Are you walking around in a haze? Are you constantly stressed? Angst-ridden? Anxious? Tired? Irritated? Sad? Annoyed?
You might have DISABILITY FATIGUE.
This isn’t an actual medical diagnosis. It’s a term that entrepreneur and advocate Cindy Liu highlighted in a recent TEDTalk. (Watch it here: https://www.youtube.com/watch?v=mr_Fff6ZiXI)
As any caregiver to a child with a disability can tell you – this particular struggle is very real. And right now those symptoms are exacerbated because so much of the assistance and accommodations that generations have fought for is on the chopping block. Things that allow people with disabilities to be valued and contributing members of society are under threat. The healthcare debate in particular is exhausting, and it seems we’ve only just begun.
Listening to Liu brought me some relief, not to the fatigue, but to that constant guilt that hangs over me. Her words are a reminder that we are not alone.
This malaise we feel is not easily understood. It sets in after that first, overwhelming mourning period ends. We don’t even know it’s there. It’s just that – we’ve lost ourselves.

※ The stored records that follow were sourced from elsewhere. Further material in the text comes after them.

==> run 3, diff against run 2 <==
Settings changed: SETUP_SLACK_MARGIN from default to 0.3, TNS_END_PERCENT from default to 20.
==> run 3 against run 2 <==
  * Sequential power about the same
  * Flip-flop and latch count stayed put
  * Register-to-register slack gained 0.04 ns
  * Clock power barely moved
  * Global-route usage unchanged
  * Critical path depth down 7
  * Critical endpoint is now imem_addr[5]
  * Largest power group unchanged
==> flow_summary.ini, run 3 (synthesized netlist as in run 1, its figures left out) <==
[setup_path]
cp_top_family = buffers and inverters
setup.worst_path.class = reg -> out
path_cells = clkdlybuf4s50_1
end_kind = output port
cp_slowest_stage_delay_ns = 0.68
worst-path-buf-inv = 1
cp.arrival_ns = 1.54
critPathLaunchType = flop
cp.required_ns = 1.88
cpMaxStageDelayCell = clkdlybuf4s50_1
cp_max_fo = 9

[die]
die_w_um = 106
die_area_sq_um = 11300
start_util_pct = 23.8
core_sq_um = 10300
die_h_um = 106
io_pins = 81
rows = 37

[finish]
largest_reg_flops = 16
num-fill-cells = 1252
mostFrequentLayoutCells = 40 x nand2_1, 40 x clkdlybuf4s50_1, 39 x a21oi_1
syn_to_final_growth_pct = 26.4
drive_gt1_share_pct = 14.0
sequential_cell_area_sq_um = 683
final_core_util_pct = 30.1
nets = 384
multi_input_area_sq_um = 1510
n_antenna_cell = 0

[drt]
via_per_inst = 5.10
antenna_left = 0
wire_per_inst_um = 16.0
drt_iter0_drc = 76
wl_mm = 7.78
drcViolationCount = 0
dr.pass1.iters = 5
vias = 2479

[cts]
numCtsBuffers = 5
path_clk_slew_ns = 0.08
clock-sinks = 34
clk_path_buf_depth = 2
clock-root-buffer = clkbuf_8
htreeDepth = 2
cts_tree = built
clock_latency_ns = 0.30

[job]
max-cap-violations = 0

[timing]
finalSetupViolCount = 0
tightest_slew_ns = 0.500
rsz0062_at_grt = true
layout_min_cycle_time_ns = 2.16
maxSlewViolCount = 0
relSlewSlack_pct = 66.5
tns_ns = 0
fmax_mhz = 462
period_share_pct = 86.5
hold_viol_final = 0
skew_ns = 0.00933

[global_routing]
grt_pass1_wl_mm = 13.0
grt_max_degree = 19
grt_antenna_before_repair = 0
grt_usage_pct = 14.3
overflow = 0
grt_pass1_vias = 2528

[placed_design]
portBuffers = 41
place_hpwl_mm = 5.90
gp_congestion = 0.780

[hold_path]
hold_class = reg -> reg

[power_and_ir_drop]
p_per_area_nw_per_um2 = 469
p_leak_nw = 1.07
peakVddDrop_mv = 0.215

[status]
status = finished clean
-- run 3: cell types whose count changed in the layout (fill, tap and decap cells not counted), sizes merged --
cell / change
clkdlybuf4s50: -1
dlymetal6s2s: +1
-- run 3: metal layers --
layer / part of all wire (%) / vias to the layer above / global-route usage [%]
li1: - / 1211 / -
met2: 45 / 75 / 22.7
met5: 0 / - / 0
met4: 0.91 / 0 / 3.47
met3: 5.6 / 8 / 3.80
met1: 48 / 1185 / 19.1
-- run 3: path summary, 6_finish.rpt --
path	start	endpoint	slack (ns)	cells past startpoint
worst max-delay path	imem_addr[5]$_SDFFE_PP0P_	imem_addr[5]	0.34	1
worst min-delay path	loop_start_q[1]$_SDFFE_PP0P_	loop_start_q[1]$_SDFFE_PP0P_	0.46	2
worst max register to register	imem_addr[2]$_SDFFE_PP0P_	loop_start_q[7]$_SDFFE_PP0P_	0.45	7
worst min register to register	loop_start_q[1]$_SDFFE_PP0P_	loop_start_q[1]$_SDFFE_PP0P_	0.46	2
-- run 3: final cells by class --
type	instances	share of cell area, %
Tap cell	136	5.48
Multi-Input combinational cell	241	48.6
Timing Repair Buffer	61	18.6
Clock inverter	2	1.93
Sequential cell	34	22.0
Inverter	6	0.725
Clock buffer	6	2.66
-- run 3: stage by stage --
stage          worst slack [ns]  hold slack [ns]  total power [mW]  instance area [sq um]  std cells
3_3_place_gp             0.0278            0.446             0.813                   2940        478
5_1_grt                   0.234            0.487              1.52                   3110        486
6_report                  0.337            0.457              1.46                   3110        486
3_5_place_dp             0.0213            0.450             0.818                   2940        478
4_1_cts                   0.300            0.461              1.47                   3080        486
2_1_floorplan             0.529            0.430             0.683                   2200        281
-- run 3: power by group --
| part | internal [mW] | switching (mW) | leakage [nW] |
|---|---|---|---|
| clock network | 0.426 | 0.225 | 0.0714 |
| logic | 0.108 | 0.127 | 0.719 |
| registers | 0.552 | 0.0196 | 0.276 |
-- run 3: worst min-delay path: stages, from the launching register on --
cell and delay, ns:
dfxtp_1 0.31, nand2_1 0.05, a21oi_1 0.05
<file path="src/rtl/poly_phase_accum.sv">
// Multi-voice phase accumulator: N_VOICES phase/FCW registers streamed round-robin on one valid/ready channel.
// Optional POLY_ACCUM_WRAP_EN adds out_wrap, flagging samples whose last accepted increment carried out.
module poly_phase_accum #(
   parameter  int unsigned N_VOICES    = 4,
   parameter  int unsigned PHASE_W     = 24,
   localparam int unsigned VOICE_IDX_W = (N_VOICES > 1) ? $clog2(N_VOICES) : 1
) (
   input  logic                   clk,
   input  logic                   rst_n,
   input  logic [VOICE_IDX_W-1:0] cmd_voice,
   input  logic [PHASE_W-1:0]     cmd_fcw,
   input  logic                   cmd_start,
   input  logic                   cmd_release,
   input  logic                   cmd_reset,
   input  logic                   cmd_fcw_wr,
   output logic [PHASE_W-1:0]     out_phase,
   output logic [VOICE_IDX_W-1:0] out_voice,
   output logic                   out_first,
   output logic                   out_valid,
   input  logic                   out_ready
`ifdef POLY_ACCUM_WRAP_EN
   ,output logic                  out_wrap
`endif
);

   typedef enum logic {
      V_IDLE   = 1'b0,
      V_ACTIVE = 1'b1
   } voice_state_e;

   voice_state_e           state_q [N_VOICES];
   voice_state_e           state_d [N_VOICES];
   logic [PHASE_W-1:0]     phase_q [N_VOICES];
   logic [PHASE_W-1:0]     phase_d [N_VOICES];
   logic [PHASE_W-1:0]     fcw_q   [N_VOICES];
   logic [PHASE_W-1:0]     fcw_d   [N_VOICES];
   logic [VOICE_IDX_W-1:0] ptr_q;
   logic [VOICE_IDX_W-1:0] ptr_d;
`ifdef POLY_ACCUM_WRAP_EN
   logic                   wrap_q  [N_VOICES];
   logic                   wrap_d  [N_VOICES];
`endif

   logic               handshake_c;
   logic               cmd_hit_c;
   logic [PHASE_W:0]   incr_c;

   // Presentation is a pure mux of the registered slot selected by ptr.
   assign out_voice   = ptr_q;
   assign out_phase   = phase_q[ptr_q];
   assign out_valid   = (state_q[ptr_q] == V_ACTIVE);
   assign out_first   = (ptr_q == '0);
`ifdef POLY_ACCUM_WRAP_EN
   assign out_wrap    = wrap_q[ptr_q] && out_valid;
`endif

   assign handshake_c = out_valid && out_ready;
   assign cmd_hit_c   = (32'(cmd_voice) < N_VOICES);
   // One shared adder: only the presented voice can advance in a cycle.
   assign incr_c      = {1'b0, phase_q[ptr_q]} + {1'b0, fcw_q[ptr_q]};

   // Next-state: accumulate on handshake, then let commands override (reset > release > start > fcw_wr).
   always_comb begin
      ptr_d = ptr_q;
      for (int unsigned v = 0; v < N_VOICES; v++) begin
         state_d[v] = state_q[v];
         phase_d[v] = phase_q[v];
         fcw_d[v]   = fcw_q[v];
`ifdef POLY_ACCUM_WRAP_EN
         wrap_d[v]  = wrap_q[v];
`endif
         if (handshake_c && (ptr_q == VOICE_IDX_W'(v))) begin
            phase_d[v] = incr_c[PHASE_W-1:0];
`ifdef POLY_ACCUM_WRAP_EN
            wrap_d[v]  = incr_c[PHASE_W];
`endif
         end
         if (cmd_hit_c && (cmd_voice == VOICE_IDX_W'(v))) begin
            if (cmd_reset) begin
               state_d[v] = V_IDLE;
               phase_d[v] = '0;
`ifdef POLY_ACCUM_WRAP_EN
               wrap_d[v]  = 1'b0;
`endif
            end else if (cmd_release) begin
               // Release discards any same-cycle increment.
               state_d[v] = V_IDLE;
               phase_d[v] = phase_q[v];
`ifdef POLY_ACCUM_WRAP_EN
               wrap_d[v]  = wrap_q[v];
`endif
            end else if (cmd_start) begin
               state_d[v] = V_ACTIVE;
               phase_d[v] = '0;
               fcw_d[v]   = cmd_fcw;
`ifdef POLY_ACCUM_WRAP_EN
               wrap_d[v]  = 1'b0;
`endif
            end else if (cmd_fcw_wr) begin
               fcw_d[v]   = cmd_fcw;
            end
         end
      end
      if (!out_valid || out_ready) begin
         ptr_d = (ptr_q == VOICE_IDX_W'(N_VOICES - 1)) ? '0 : ptr_q + VOICE_IDX_W'(1);
      end
   end

   always_ff @(posedge clk or negedge rst_n) begin
      if (!rst_n) begin
         ptr_q <= '0;
         for (int unsigned v = 0; v < N_VOICES; v++) begin
            state_q[v] <= V_IDLE;
            phase_q[v] <= '0;
            fcw_q[v]   <= '0;
`ifdef POLY_ACCUM_WRAP_EN
            wrap_q[v]  <= 1'b0;
`endif
         end
      end else begin
         ptr_q <= ptr_d;
         for (int unsigned v = 0; v < N_VOICES; v++) begin
            state_q[v] <= state_d[v];
            phase_q[v] <= phase_d[v];
            fcw_q[v]   <= fcw_d[v];
`ifdef POLY_ACCUM_WRAP_EN
            wrap_q[v]  <= wrap_d[v];
`endif
         end
      end
   end

endmodule
</file>
<file path="src/rtl/selector_pkg.sv">
// Shared definitions for the RTC set-mode field selector.
//   - Field codes driven on cambio_o (F_NONE = nothing selected).
//   - FSM state encoding (IDLE / EDIT).
//   - Helpers that step a field code forwards/backwards with wrap-around.
package selector_pkg;

    localparam int CAMBIO_W = 4;

    localparam logic [CAMBIO_W-1:0] F_NONE  = 4'd0;
    localparam logic [CAMBIO_W-1:0] F_SEG   = 4'd1;
    localparam logic [CAMBIO_W-1:0] F_MIN   = 4'd2;
    localparam logic [CAMBIO_W-1:0] F_HORA  = 4'd3;
    localparam logic [CAMBIO_W-1:0] F_DIA   = 4'd4;
    localparam logic [CAMBIO_W-1:0] F_MES   = 4'd5;
    localparam logic [CAMBIO_W-1:0] F_ANIO  = 4'd6;
    localparam logic [CAMBIO_W-1:0] F_THORA = 4'd7;
    localparam logic [CAMBIO_W-1:0] F_TMIN  = 4'd8;
    localparam logic [CAMBIO_W-1:0] F_TSEG  = 4'd9;

    localparam logic [0:0] ST_IDLE = 1'b0;
    localparam logic [0:0] ST_EDIT = 1'b1;

    // Next field: the highest code wraps back to the first field.
    function automatic logic [CAMBIO_W-1:0] campo_sig(input logic [CAMBIO_W-1:0] campo,
                                                      input logic [CAMBIO_W-1:0] nf);
        if (campo >= nf) begin
            campo_sig = F_SEG;
        end else begin
            campo_sig = campo + 4'd1;
        end
    endfunction

    // Previous field: the first field wraps to the highest code.
    function automatic logic [CAMBIO_W-1:0] campo_ant(input logic [CAMBIO_W-1:0] campo,
                                                      input logic [CAMBIO_W-1:0] nf);
        if (campo <= F_SEG) begin
            campo_ant = nf;
        end else begin
            campo_ant = campo - 4'd1;
        end
    endfunction

endpackage

</file>
<file path="src/rtl/selector_campo_antirrebote.sv">
// antirrebote: two-flop synchroniser plus debounce for one raw push-button.
//   clk_i    system clock
//   rst_ni   asynchronous active-low reset
//   raw_i    raw asynchronous button level
//   nivel_o  debounced level (registered)
//   flanco_o one-cycle pulse on a rising edge of nivel_o
// The debounced level only follows the synchronised input after it has
// differed from it for DEB_CYC consecutive cycles; any return to the current
// debounced value restarts the count.
module antirrebote #(
    parameter int DEB_CYC = 500000
) (
    input  logic clk_i,
    input  logic rst_ni,
    input  logic raw_i,
    output logic nivel_o,
    output logic flanco_o
);

    localparam int CW = (DEB_CYC > 2) ? $clog2(DEB_CYC) : 1;
    localparam logic [CW-1:0] CNT_MAX = CW'(DEB_CYC - 1);

    logic [1:0]    sync_q;
    logic [CW-1:0] cnt_q;
    logic          nivel_q;
    logic          prev_q;

    // Synchroniser, debounce counter and debounced level.
    always_ff @(posedge clk_i or negedge rst_ni) begin
        if (!rst_ni) begin
            sync_q  <= 2'b00;
            cnt_q   <= '0;
            nivel_q <= 1'b0;
            prev_q  <= 1'b0;
        end else begin
            sync_q <= {sync_q[0], raw_i};
            prev_q <= nivel_q;
            if (sync_q[1] != nivel_q) begin
                if (cnt_q == CNT_MAX) begin
                    nivel_q <= sync_q[1];
                    cnt_q   <= '0;
                end else begin
                    cnt_q <= cnt_q + 1'b1;
                end
            end else begin
                cnt_q <= '0;
            end
        end
    end

    assign nivel_o  = nivel_q;
    assign flanco_o = nivel_q & ~prev_q;

endmodule

</file>
<file path="src/rtl/selector_campo.sv">
// selector_campo: RTC set-mode front end. Debounces the four buttons and runs
// the IDLE/EDIT field-select FSM feeding the BCD number-entry stage.
//   clk_i, rst_ni          clock, asynchronous active-low reset
//   btn_set_i              enter / leave edit mode
//   btn_next_i, btn_prev_i step field code forwards / backwards (wrapping)
//   btn_up_i               held increment request
//   cambio_o               field code 0..N_FIELDS (0 = none), registered
//   aumenta_o              increment level, registered
//   editando_o             high while in EDIT
//   cambio_stb_o           one-cycle pulse whenever cambio_o changes
// Optional macro SEL_TIMEOUT_EN: leave EDIT after TIMEOUT_CYC cycles without
// a debounced button edge.
module selector_campo
    import selector_pkg::*;
#(
    parameter int DEB_CYC     = 500000,
    parameter int TIMEOUT_CYC = 500000000,
    parameter int N_FIELDS    = 9
) (
    input  logic                clk_i,
    input  logic                rst_ni,
    input  logic                btn_set_i,
    input  logic                btn_next_i,
    input  logic                btn_prev_i,
    input  logic                btn_up_i,
    output logic [CAMBIO_W-1:0] cambio_o,
    output logic                aumenta_o,
    output logic                editando_o,
    output logic                cambio_stb_o
);

    localparam logic [CAMBIO_W-1:0] NF = CAMBIO_W'(N_FIELDS);

    logic nivel_set_s, nivel_next_s, nivel_prev_s, nivel_up_s;
    logic set_f_s, next_f_s, prev_f_s, up_f_s;

    antirrebote #(.DEB_CYC(DEB_CYC)) u_deb_set (
        .clk_i(clk_i), .rst_ni(rst_ni), .raw_i(btn_set_i),
        .nivel_o(nivel_set_s), .flanco_o(set_f_s)
    );
    antirrebote #(.DEB_CYC(DEB_CYC)) u_deb_next (
        .clk_i(clk_i), .rst_ni(rst_ni), .raw_i(btn_next_i),
        .nivel_o(nivel_next_s), .flanco_o(next_f_s)
    );
    antirrebote #(.DEB_CYC(DEB_CYC)) u_deb_prev (
        .clk_i(clk_i), .rst_ni(rst_ni), .raw_i(btn_prev_i),
        .nivel_o(nivel_prev_s), .flanco_o(prev_f_s)
    );
    antirrebote #(.DEB_CYC(DEB_CYC)) u_deb_up (
        .clk_i(clk_i), .rst_ni(rst_ni), .raw_i(btn_up_i),
        .nivel_o(nivel_up_s), .flanco_o(up_f_s)
    );

    // Only the edges of set/next/prev matter; their levels are intentionally unused.
    logic unused_s;
    assign unused_s = ^{nivel_set_s, nivel_next_s, nivel_prev_s};

    logic [0:0]          state_q, state_d;
    logic [CAMBIO_W-1:0] cambio_q, cambio_d;
    logic                aumenta_q, aumenta_d;
    logic                stb_q;
    logic                inhib_q, inhib_d;
    logic                chg_s;
    logic                timeout_s;

`ifdef SEL_TIMEOUT_EN
    localparam int TW = (TIMEOUT_CYC > 2) ? $clog2(TIMEOUT_CYC) : 1;
    localparam logic [TW-1:0] TO_MAX = TW'(TIMEOUT_CYC - 1);

    logic [TW-1:0] to_q, to_d;
    logic          actividad_s;

    assign actividad_s = set_f_s | next_f_s | prev_f_s | up_f_s;
    assign timeout_s   = (state_q == ST_EDIT) && (to_q == TO_MAX) && !actividad_s;

    // Inactivity counter: runs only in EDIT, cleared by any debounced edge.
    always_comb begin
        to_d = to_q;
        if ((state_q != ST_EDIT) || actividad_s || (to_q == TO_MAX)) begin
            to_d = '0;
        end else begin
            to_d = to_q + 1'b1;
        end
    end

    // Inactivity counter register.
    always_ff @(posedge clk_i or negedge rst_ni) begin
        if (!rst_ni) begin
            to_q <= '0;
        end else begin
            to_q <= to_d;
        end
    end
`else
    assign timeout_s = 1'b0;
`endif

    // Field-select FSM: set has priority, next+prev together cancel.
    always_comb begin
        state_d  = state_q;
        cambio_d = cambio_q;
        case (state_q)
            ST_IDLE: begin
                if (set_f_s) begin
                    state_d  = ST_EDIT;
                    cambio_d = F_SEG;
                end else begin
                    cambio_d = F_NONE;
                end
            end
            ST_EDIT: begin
                if (set_f_s || timeout_s) begin
                    state_d  = ST_IDLE;
                    cambio_d = F_NONE;
                end else if (next_f_s && !prev_f_s) begin
                    cambio_d = campo_sig(cambio_q, NF);
                end else if (prev_f_s && !next_f_s) begin
                    cambio_d = campo_ant(cambio_q, NF);
                end else begin
                    cambio_d = cambio_q;
                end
            end
            default: begin
                state_d  = ST_IDLE;
                cambio_d = F_NONE;
            end
        endcase
    end

    assign chg_s = (cambio_d != cambio_q);

    // Increment gating: a field change while up is held blocks aumenta until
    // up is released and pressed again (a fresh rising edge clears the block).
    always_comb begin
        inhib_d = inhib_q;
        if (chg_s && nivel_up_s) begin
            inhib_d = 1'b1;
        end else if (up_f_s) begin
            inhib_d = 1'b0;
        end else begin
            inhib_d = inhib_q;
        end
        aumenta_d = nivel_up_s && (state_q == ST_EDIT) && !chg_s && !inhib_d;
    end

    // State, field code, increment level and change strobe registers.
    always_ff @(posedge clk_i or negedge rst_ni) begin
        if (!rst_ni) begin
            state_q   <= ST_IDLE;
            cambio_q  <= F_NONE;
            aumenta_q <= 1'b0;
            stb_q     <= 1'b0;
            inhib_q   <= 1'b0;
        end else begin
            state_q   <= state_d;
            cambio_q  <= cambio_d;
            aumenta_q <= aumenta_d;
            stb_q     <= chg_s;
            inhib_q   <= inhib_d;
        end
    end

    assign cambio_o     = cambio_q;
    assign aumenta_o    = aumenta_q;
    assign editando_o   = (state_q == ST_EDIT);
    assign cambio_stb_o = stb_q;

endmodule

</file>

Perhaps we’re in denial about our child’s level of care. We think this amount of stress is just part of being a parent. We aren’t adept at handling everything. It’s all in our heads.
It’s not.
My oldest son Arlo was born in 2010. Beautiful, dreamy pregnancy. Then he stopped moving. Emergency C-section. During my painful recovery the doctor told my husband and me that he suspected Arlo had Down syndrome.
With those words, everything changed. Innocence lost.
That idyllic new parent experience was taken away. We stayed by his side in the NICU for two weeks until he could breathe on his own. Our down time was spent figuring out what was next. And we haven’t stopped since. Do we even know what “down time” is anymore?
When I counsel parents on advocating for their children, I remind them that our normal is not normal. Most people don’t have this amount of stress in their lives. We are so accustomed to doing all these things for our children that we don’t realize how difficult it is. This is not a hardship. We love our children. We just do what is best for them.
But we owe it to ourselves to recognize it’s not always easy. From the beginning of our child’s life we’re set on a different trajectory than most parents. Let’s take a look at just some of the ways our normal is different from that of our peers:
- Extended NICU stays
- Multiple, constant health concerns
- Early intervention (While wonderful, it is intrusive. It’s jarring to have so many different people in and out of your home on a regular basis; especially when you should be enjoying that new baby.)
- Multiple therapists
- Specialists on speed dial
- Special equipment
- Feeding issues
- Behavioral interventions
- Reward charts
- Visual schedules
- Timers
- IEPs
- The alphabet soup of jargon and acronyms that is essentially a learning a new language
- Searching for specialized clothing
- Needing help to care for your child
- Constant meetings to secure help in caring for your child
- Mounds and mounds of never-ending paperwork. For school, for camps, for doctors, for crossing the street. So much paper!
- Advocating for accommodations so your child can attend events and clubs with friends
- Elopement
- Orthotics
- Walkers
- Wheelchairs
- The full time job that is setting up your child’s appointments, paying medical bills, arranging camps, booking therapy sessions
- Building extra time into everything you do to ease transitions
- Attending seminars, trainings, classes to help your child learn basic things like dressing, potty training, communicating, reading, math
- Finding time to try to teach your child these things
- Feeling like a failure because you never find time to follow through on these things because you are so darn tired you just go to the playground instead
- Feeling awful because you aren’t just letting your kid be a kid.
- Advocating on the local, state, and federal level to ensure your child has the supports he or she needs to live life to the fullest.
Looking at that list seems overwhelming now, but it didn’t occur to me that these things were out of the ordinary until I had my second child. I didn’t have to take him to a different doctor every other week. I was in shock at how he could do things on his own. I didn’t have to teach him how to roll over. I didn’t have to work with him on talking. He just did it. As Arlo’s speech therapist so elegantly put it, parenting is “supposed to be easy.”
Disability fatigue. It’s real. Accept it. Own it.
The reality is – as tired as I am, I wouldn’t change a thing about my son. He makes everything better. I am better because of him. I know amazing people because of him. He is not the problem, nor am I. When the fatigue starts getting to me, I think about how it must feel for him to go to another doctor. How much does it suck for him to see his friends playing on the playground while his mom is driving him to therapy? How unfair is it for him to go to multiple specialists in the same day?
When we start dragging more than usual, it’s time to reevaluate. How beneficial is therapy? Can we postpone the next sleep study? Are we eating enough ice cream?
There can never be too much ice cream. Ice cream makes everything better.